Volume in calo del 15,5% a 1,25 miliardi di franchi con operazioni stabili a 123; boom nel materiale informatico e rallentamento nelle biotecnologie
Il volume degli investimenti nelle startup svizzere è diminuito del 15,5% su base annua nel primo semestre, attestandosi a 1,25 miliardi di franchi, secondo lo studio Swiss Venture Capital Report (SVCR) pubblicato oggi. Il numero di operazioni è però rimasto praticamente costante, a quota 123, cosa che ha permesso di arrestare una tendenza al ribasso osservata da diversi anni.
Dopo una leggera ripresa nel primo semestre del 2025, l'importo totale degli investimenti si è attestato ai livelli degli anni precedenti, precisa la ricerca pubblicata dal portale di informazione online Startupticker.ch e dall'associazione di investitori Seca.
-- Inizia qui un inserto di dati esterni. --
<file path="src/rtl/adc_irq_pkg.sv">
// constants, field layout and state types of the converter control and interrupt unit
// assumes a 10 MHz system clock and a serial register port sampled on it
package adc_irq_pkg;

  // ----------------------------------------------------------------
  // register offsets and reset values
  // ----------------------------------------------------------------
  localparam logic [7:0] CONTROL_OFFSET = 8'h0a;
  localparam logic [7:0] RESULT_OFFSET = 8'h0b;
  localparam logic [7:0] MASK_OFFSET = 8'h0c;
  localparam logic [7:0] REQUEST_OFFSET = 8'h0d;
  localparam logic [7:0] CONTROL_RESET = 8'h00;
  localparam logic [7:0] RESULT_RESET = 8'h00;
  localparam logic [7:0] MASK_RESET = 8'h00;
  localparam logic [7:0] REQUEST_RESET = 8'h00;
  localparam logic [7:0] UNMAPPED_READ = 8'h00;

  // ----------------------------------------------------------------
  // converter_control fields
  // ----------------------------------------------------------------
  localparam int VSPAN_BIT = 7;
  localparam int ISPAN_BIT = 6;
  localparam int OVERFLOW_BIT = 5;
  localparam int READY_BIT = 4;
  localparam int START_BIT = 3;
  localparam int ENABLE_BIT = 2;
  localparam int SEL_MSB = 1;
  localparam int SEL_LSB = 0;

  // source selector codes
  localparam logic [1:0] SRC_BATTERY_VOLTAGE = 2'h0;
  localparam logic [1:0] SRC_CHARGE_CURRENT = 2'h1;
  localparam logic [1:0] SRC_EXT_INPUT_A = 2'h2;
  localparam logic [1:0] SRC_EXT_INPUT_B = 2'h3;

  // ----------------------------------------------------------------
  // interrupt source positions
  // ----------------------------------------------------------------
  localparam int ADAPTER_ATTACH_BIT = 0;
  localparam int ADAPTER_REMOVE_BIT = 1;
  localparam int USB_ATTACH_BIT = 2;
  localparam int USB_REMOVE_BIT = 3;
  localparam int BATTERY_LOW_BIT = 4;
  localparam int THERMAL_ALARM_BIT = 5;
  localparam int CONVERSION_DONE_BIT = 6;
  localparam int CHARGE_TIMEOUT_BIT = 7;

  // ----------------------------------------------------------------
  // timing
  // ----------------------------------------------------------------
  localparam int CLK_HZ = 10_000_000;
  localparam int WARMUP_TIME_US = 2000;
  localparam int INTEGRATE_TIME_US = 2000;
  localparam int DEINTEGRATE_MAX_US = 2000;
  localparam int CODE_STEPS = 256;
  localparam int WARMUP_CYC = WARMUP_TIME_US * (CLK_HZ / 1_000_000);
  localparam int INTEGRATE_CYC = INTEGRATE_TIME_US * (CLK_HZ / 1_000_000);
  localparam int DEINTEGRATE_CYC = DEINTEGRATE_MAX_US * (CLK_HZ / 1_000_000);
  localparam int STEP_CYC = DEINTEGRATE_CYC / CODE_STEPS;

  // serial port device address
  localparam logic [6:0] DEVICE_ADDR_DEFAULT = 7'h3c;

  // ----------------------------------------------------------------
  // state types
  // ----------------------------------------------------------------
  typedef enum logic [2:0] {
    SP_IDLE = 3'h0,
    SP_ADDR = 3'h1,
    SP_ADDR_ACK = 3'h3,
    SP_WRITE = 3'h2,
    SP_WRITE_ACK = 3'h6,
    SP_READ = 3'h7,
    SP_READ_ACK = 3'h5
  } port_state_t;

  typedef enum logic [2:0] {
    CV_OFF = 3'h0,
    CV_WARM = 3'h1,
    CV_READY = 3'h3,
    CV_INTEG = 3'h2,
    CV_DEINT = 3'h6
  } conv_state_t;

endpackage

</file>
<file path="src/rtl/adc_irq_unit.sv">
// converter control registers and eight-source interrupt unit behind a serial port
// assumes scl/sda and status pins are asynchronous; open-drain pins resolved outside
// What this block does
// [RL1] D7 selects narrow or wide battery span
// [RL2] D6 selects 605 or 1100 mA span
// [RL3] battery code zero is 2.6 V
// [RL4] external inputs unscaled, code zero is reference
// [RL5] D1-0 select the converted source
// [RL6] converter disabled after reset, D2 enables
// [RL7] writing one to D3 starts conversion
// [RL8] host toggles start bit zero then one
// [RL9] host selects source before starting
// [RL10] completion sets D4 and conversion event
// [RL11] unmasked events pull interrupt pin low
// [RL12] masked events still recorded for polling
// [RL13] mask bit one enables, resets to zero
// [RL14] reading request register clears it
// [RL15] events during clear held in pending buffer
// [RL16] pending event re-asserts pin at once
// [RL17] no priority, firmware orders service
// [RL18] events captured regardless of standby
// [RL19] attach and removal events for both inputs
// [RL20] battery low raises its event
// [RL21] thermal alarm raises its event
// [RL22] charger timeout raises its event
// [RL23] request register one bit per source
module adc_irq_unit #(
  parameter logic [6:0] DEV_ADDR = adc_irq_pkg::DEVICE_ADDR_DEFAULT,
  parameter int WARM_CYC = adc_irq_pkg::WARMUP_CYC,
  parameter int INT_CYC = adc_irq_pkg::INTEGRATE_CYC,
  parameter int STEP_CYC = adc_irq_pkg::STEP_CYC
) (
  input wire logic clk_sys,
  input wire logic srst,
  input wire logic scl_in,
  input wire logic sda_in,
  output logic sda_out,
  output logic sda_oe,
  input wire logic irq_out_n_in,
  output logic irq_out_n,
  output logic irq_out_n_oe,
  input wire logic adapter_present,
  input wire logic usb_present,
  input wire logic battery_low,
  input wire logic thermal_alarm,
  input wire logic charge_timeout,
  input wire logic adc_cmp_high,
  output logic adc_enable,
  output logic [1:0] adc_source_sel,
  output logic battery_voltage_span_sel,
  output logic charge_current_span_sel,
  output logic adc_integrate,
  output logic adc_deintegrate
);
  import adc_irq_pkg::*;

  // ----------------------------------------------------------------
  // pin synchronisation and edges
  // ----------------------------------------------------------------
  logic [7:0] pins_f;
  logic [7:0] pins_d_reg;
  logic scl_f, sda_f, scl_d, sda_d;
  logic scl_rise, scl_fall, start_c, stop_c;
  logic [7:0] ev;
  logic conv_done, conv_ovf, conv_busy;
  logic [7:0] conv_code;

  pin_sync #(.W(8), .INIT(8'h03)) u_sync (
    .clk_sys(clk_sys),
    .srst(srst),
    .d({adc_cmp_high, charge_timeout, thermal_alarm, battery_low, usb_present,
        adapter_present, sda_in, scl_in}),
    .q(pins_f)
  );

  always_ff @(posedge clk_sys)
  begin
    if (srst)
      pins_d_reg <= 8'h03;
    else
      pins_d_reg <= pins_f;
  end

  assign scl_f = pins_f[0];
  assign sda_f = pins_f[1];
  assign scl_d = pins_d_reg[0];
  assign sda_d = pins_d_reg[1];
  assign scl_rise = scl_f & ~scl_d;
  assign scl_fall = ~scl_f & scl_d;
  assign start_c = scl_f & scl_d & sda_d & ~sda_f;
  assign stop_c = scl_f & scl_d & ~sda_d & sda_f;

  // event vector, one bit per source
  always_comb
  begin
    ev = 8'h00;
    ev[ADAPTER_ATTACH_BIT] = pins_f[2] & ~pins_d_reg[2]; // RL19
    ev[ADAPTER_REMOVE_BIT] = ~pins_f[2] & pins_d_reg[2]; // RL19
    ev[USB_ATTACH_BIT] = pins_f[3] & ~pins_d_reg[3]; // RL19
    ev[USB_REMOVE_BIT] = ~pins_f[3] & pins_d_reg[3]; // RL19
    ev[BATTERY_LOW_BIT] = pins_f[4] & ~pins_d_reg[4]; // RL20
    ev[THERMAL_ALARM_BIT] = pins_f[5] & ~pins_d_reg[5]; // RL21
    ev[CONVERSION_DONE_BIT] = conv_done; // RL10
    ev[CHARGE_TIMEOUT_BIT] = pins_f[6] & ~pins_d_reg[6]; // RL22
  end

  // ----------------------------------------------------------------
  // serial register port
  // ----------------------------------------------------------------
  port_state_t st_reg;
  logic [3:0] cnt_reg;
  logic [7:0] shift_reg, ptr_reg, rdata;
  logic rw_reg, first_reg, ack_ok_reg;
  logic rd_load, rd_end, wr_stb;

  logic vspan_reg, ispan_reg, ovf_reg, ready_reg, start_reg, en_reg;
  logic [1:0] sel_reg;
  logic [7:0] result_reg, mask_reg, req_reg, pend_reg;
  logic clr_busy_reg, clr_start, clr_end, start_pulse;

  assign rd_load = scl_fall && ((st_reg == SP_ADDR_ACK && rw_reg)
                   || (st_reg == SP_READ_ACK && ack_ok_reg));
  assign rd_end = scl_fall && st_reg == SP_READ && cnt_reg == 4'h8;
  assign wr_stb = scl_fall && st_reg == SP_WRITE && cnt_reg == 4'h8 && !first_reg;

  always_comb
  begin
    case (ptr_reg)
      CONTROL_OFFSET: rdata = {vspan_reg, ispan_reg, ovf_reg, ready_reg, start_reg,
                               en_reg, sel_reg};
      RESULT_OFFSET: rdata = result_reg;
      MASK_OFFSET: rdata = mask_reg;
      REQUEST_OFFSET: rdata = req_reg; // RL23
      default: rdata = UNMAPPED_READ;
    endcase
  end

  always_ff @(posedge clk_sys)
  begin
    if (srst)
    begin
      st_reg <= SP_IDLE;
      cnt_reg <= 4'h0;
      shift_reg <= 8'h00;
      ptr_reg <= 8'h00;
      rw_reg <= 1'b0;
      first_reg <= 1'b0;
      ack_ok_reg <= 1'b0;
      sda_oe <= 1'b0;
    end
    else if (start_c)
    begin
      st_reg <= SP_ADDR;
      cnt_reg <= 4'h0;
      sda_oe <= 1'b0;
    end
    else if (stop_c)
    begin
      st_reg <= SP_IDLE;
      sda_oe <= 1'b0;
    end
    else if (scl_rise)
    begin
      case (st_reg)
        SP_ADDR, SP_WRITE:
        begin
          shift_reg <= {shift_reg[6:0], sda_f};
          cnt_reg <= cnt_reg + 4'h1;
        end
        SP_READ: cnt_reg <= cnt_reg + 4'h1;
        SP_READ_ACK: ack_ok_reg <= ~sda_f;
        default: ;
      endcase
    end
    else if (scl_fall)
    begin
      case (st_reg)
        SP_ADDR:
        begin
          if (cnt_reg == 4'h8)
          begin
            if (shift_reg[7:1] == DEV_ADDR)
            begin
              st_reg <= SP_ADDR_ACK;
              rw_reg <= shift_reg[0];
              sda_oe <= 1'b1;
            end
            else
              st_reg <= SP_IDLE;
          end
        end
        SP_WRITE:
        begin
          if (cnt_reg == 4'h8)
          begin
            st_reg <= SP_WRITE_ACK;
            sda_oe <= 1'b1;
            first_reg <= 1'b0;
            ptr_reg <= first_reg ? shift_reg : ptr_reg + 8'h01;
          end
        end
        SP_WRITE_ACK:
        begin
          st_reg <= SP_WRITE;
          cnt_reg <= 4'h0;
          sda_oe <= 1'b0;
        end
        SP_READ:
        begin
          if (cnt_reg == 4'h8)
          begin
            st_reg <= SP_READ_ACK;
            sda_oe <= 1'b0;
          end
          else
          begin
            sda_oe <= ~shift_reg[6];
            shift_reg <= {shift_reg[6:0], 1'b0};
          end
        end
        SP_ADDR_ACK, SP_READ_ACK:
        begin
          cnt_reg <= 4'h0;
          if (rd_load)
          begin
            st_reg <= SP_READ;
            shift_reg <= rdata;
            sda_oe <= ~rdata[7];
            ptr_reg <= ptr_reg + 8'h01;
          end
          else if (st_reg == SP_ADDR_ACK)
          begin
            st_reg <= SP_WRITE;
            first_reg <= 1'b1;
            sda_oe <= 1'b0;
          end
          else
            st_reg <= SP_IDLE;
        end
        default: ;
      endcase
    end
  end

  // ----------------------------------------------------------------
  // converter control
  // ----------------------------------------------------------------
  assign start_pulse = wr_stb && ptr_reg == CONTROL_OFFSET
                       && shift_reg[START_BIT] && !start_reg; // RL7 RL8

  always_ff @(posedge clk_sys)
  begin
    if (srst)
    begin
      {vspan_reg, ispan_reg, ovf_reg, ready_reg, start_reg, en_reg, sel_reg} <=
        CONTROL_RESET; // RL6
      result_reg <= RESULT_RESET;
      mask_reg <= MASK_RESET; // RL13
    end
    else
    begin
      if (wr_stb && ptr_reg == CONTROL_OFFSET)
      begin
        vspan_reg <= shift_reg[VSPAN_BIT]; // RL1
        ispan_reg <= shift_reg[ISPAN_BIT]; // RL2
        start_reg <= shift_reg[START_BIT];
        en_reg <= shift_reg[ENABLE_BIT]; // RL6
        sel_reg <= shift_reg[SEL_MSB:SEL_LSB]; // RL5
      end
      if (wr_stb && ptr_reg == MASK_OFFSET)
        mask_reg <= shift_reg; // RL13
      // completion wins over the clear from a new start
      if (conv_done)
      begin
        ready_reg <= 1'b1; // RL10
        ovf_reg <= conv_ovf;
        result_reg <= conv_code; // RL3 RL4
      end
      else if (start_pulse)
        ready_reg <= 1'b0;
    end
  end

  conv_seq #(.WARM_CYC(WARM_CYC), .INT_CYC(INT_CYC), .STEP_CYC(STEP_CYC)) u_conv (
    .clk_sys(clk_sys),
    .srst(srst),
    .enable(en_reg),
    .start(start_pulse),
    .cmp_high(pins_f[7]),
    .integ(adc_integrate),
    .deint(adc_deintegrate),
    .busy(conv_busy),
    .done(conv_done),
    .ovf(conv_ovf),
    .code(conv_code)
  );

  always_ff @(posedge clk_sys)
  begin
    if (srst)
    begin
      adc_enable <= 1'b0;
      adc_source_sel <= SRC_BATTERY_VOLTAGE;
      battery_voltage_span_sel <= 1'b0;
      charge_current_span_sel <= 1'b0;
    end
    else
    begin
      adc_enable <= en_reg;
      adc_source_sel <= sel_reg; // RL5
      battery_voltage_span_sel <= vspan_reg; // RL1
      charge_current_span_sel <= ispan_reg; // RL2
    end
  end

  // ----------------------------------------------------------------
  // interrupt request, pending buffer and pin
  // ----------------------------------------------------------------
  assign clr_start = rd_load && ptr_reg == REQUEST_OFFSET; // RL14
  assign clr_end = clr_busy_reg && (rd_end || start_c || stop_c);

  // capture has no standby gating
  always_ff @(posedge clk_sys)
  begin
    if (srst)
    begin
      req_reg <= REQUEST_RESET; // RL23
      pend_reg <= 8'h00;
      clr_busy_reg <= 1'b0;
    end
    else if (clr_start)
    begin
      req_reg <= 8'h00; // RL14
      pend_reg <= pend_reg | ev; // RL15
      clr_busy_reg <= 1'b1;
    end
    else if (clr_end)
    begin
      req_reg <= pend_reg | ev; // RL15
      pend_reg <= 8'h00;
      clr_busy_reg <= 1'b0;
    end
    else if (clr_busy_reg)
      pend_reg <= pend_reg | ev; // RL15
    else
      req_reg <= req_reg | ev; // RL12 RL18
  end

  always_ff @(posedge clk_sys)
  begin
    if (srst)
    begin
      irq_out_n <= 1'b0;
      irq_out_n_oe <= 1'b0;
      sda_out <= 1'b0;
    end
    else
    begin
      irq_out_n <= 1'b0;
      sda_out <= 1'b0;
      irq_out_n_oe <= |(req_reg & mask_reg); // RL11 RL13 RL16
    end
  end
endmodule

</file>
<file path="src/rtl/conv_seq.sv">
// dual-slope converter sequencer: warm-up, integrate, timed de-integrate
// assumes cmp_high is synchronised and stays high until the ramp crosses
module conv_seq #(
  parameter int WARM_CYC = adc_irq_pkg::WARMUP_CYC,
  parameter int INT_CYC = adc_irq_pkg::INTEGRATE_CYC,
  parameter int STEP_CYC = adc_irq_pkg::STEP_CYC
) (
  input wire logic clk_sys,
  input wire logic srst,
  input wire logic enable,
  input wire logic start,
  input wire logic cmp_high,
  output logic integ,
  output logic deint,
  output logic busy,
  output logic done,
  output logic ovf,
  output logic [7:0] code
);
  import adc_irq_pkg::*;

  conv_state_t st_reg;
  logic [15:0] cnt_reg;
  logic [7:0] acc_reg;
  logic pend_reg;

  // ----------------------------------------------------------------
  // phase sequencing
  // ----------------------------------------------------------------
  always_ff @(posedge clk_sys)
  begin
    if (srst)
    begin
      st_reg <= CV_OFF;
      cnt_reg <= 16'h0000;
      acc_reg <= 8'h00;
      pend_reg <= 1'b0;
      integ <= 1'b0;
      deint <= 1'b0;
      busy <= 1'b0;
      done <= 1'b0;
      ovf <= 1'b0;
      code <= 8'h00;
    end
    else
    begin
      done <= 1'b0;
      if (!enable)
      begin
        st_reg <= CV_OFF;
        pend_reg <= 1'b0;
        integ <= 1'b0;
        deint <= 1'b0;
        busy <= 1'b0;
      end
      else
      begin
        case (st_reg)
          CV_OFF:
          begin
            st_reg <= CV_WARM;
            cnt_reg <= 16'h0000;
          end
          CV_WARM:
          begin
            // a start during warm-up waits for it to finish
            if (start)
            begin
              pend_reg <= 1'b1;
              busy <= 1'b1;
            end
            if (cnt_reg == 16'(WARM_CYC - 1))
            begin
              st_reg <= CV_READY;
              cnt_reg <= 16'h0000;
            end
            else
              cnt_reg <= cnt_reg + 16'h0001;
          end
          CV_READY:
          begin
            if (start || pend_reg)
            begin
              st_reg <= CV_INTEG;
              cnt_reg <= 16'h0000;
              pend_reg <= 1'b0;
              integ <= 1'b1;
              busy <= 1'b1;
            end
          end
          CV_INTEG:
          begin
            if (cnt_reg == 16'(INT_CYC - 1))
            begin
              st_reg <= CV_DEINT;
              cnt_reg <= 16'h0000;
              acc_reg <= 8'h00;
              integ <= 1'b0;
              deint <= 1'b1;
            end
            else
              cnt_reg <= cnt_reg + 16'h0001;
          end
          CV_DEINT:
          begin
            if (!cmp_high)
            begin
              st_reg <= CV_READY;
              deint <= 1'b0;
              busy <= 1'b0;
              done <= 1'b1;
              ovf <= 1'b0;
              code <= acc_reg;
            end
            else if (cnt_reg == 16'(STEP_CYC - 1))
            begin
              cnt_reg <= 16'h0000;
              if (acc_reg == 8'hff)
              begin
                st_reg <= CV_READY;
                deint <= 1'b0;
                busy <= 1'b0;
                done <= 1'b1;
                ovf <= 1'b1;
                code <= 8'hff;
              end
              else
                acc_reg <= acc_reg + 8'h01;
            end
            else
              cnt_reg <= cnt_reg + 16'h0001;
          end
          default:
            st_reg <= CV_OFF;
        endcase
      end
    end
  end

endmodule

</file>
<file path="src/rtl/pin_sync.sv">
// three-stage input synchroniser with agreement filter
// assumes asynchronous inputs; output follows when stages two and three agree
module pin_sync #(
  parameter int W = 1,
  parameter logic [W-1:0] INIT = '0
) (
  input wire logic clk_sys,
  input wire logic srst,
  input wire logic [W-1:0] d,
  output logic [W-1:0] q
);

  logic [W-1:0] s1_reg;
  logic [W-1:0] s2_reg;
  logic [W-1:0] s3_reg;

  always_ff @(posedge clk_sys)
  begin
    if (srst)
    begin
      s1_reg <= INIT;
      s2_reg <= INIT;
      s3_reg <= INIT;
      q <= INIT;
    end
    else
    begin
      s1_reg <= d;
      s2_reg <= s1_reg;
      s3_reg <= s2_reg;
      q <= (s2_reg & ~(s2_reg ^ s3_reg)) | (q & (s2_reg ^ s3_reg));
    end
  end

endmodule
</file>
Gli esperti rilevano peraltro cambiamenti ritenuti significativi a livello di settori e cantoni. Mentre le startup specializzate in materiale informatico hanno registrato un nuovo record di finanziamenti, con oltre 324 milioni di franchi (+60%), sono mancati afflussi significativi di denaro nel settore delle biotecnologie. Riguardo alle regioni, spicca il dinamismo del Canton Vaud, mentre Zurigo mostra risultati storicamente bassi.
Interrogati sulle loro aspettative per i prossimi dodici mesi, gli investitori si sono comunque mostrati più ottimisti rispetto a un anno fa. Secondo il rapporto, questa fiducia costituisce un ulteriore segnale di una possibile ripresa all'orizzonte.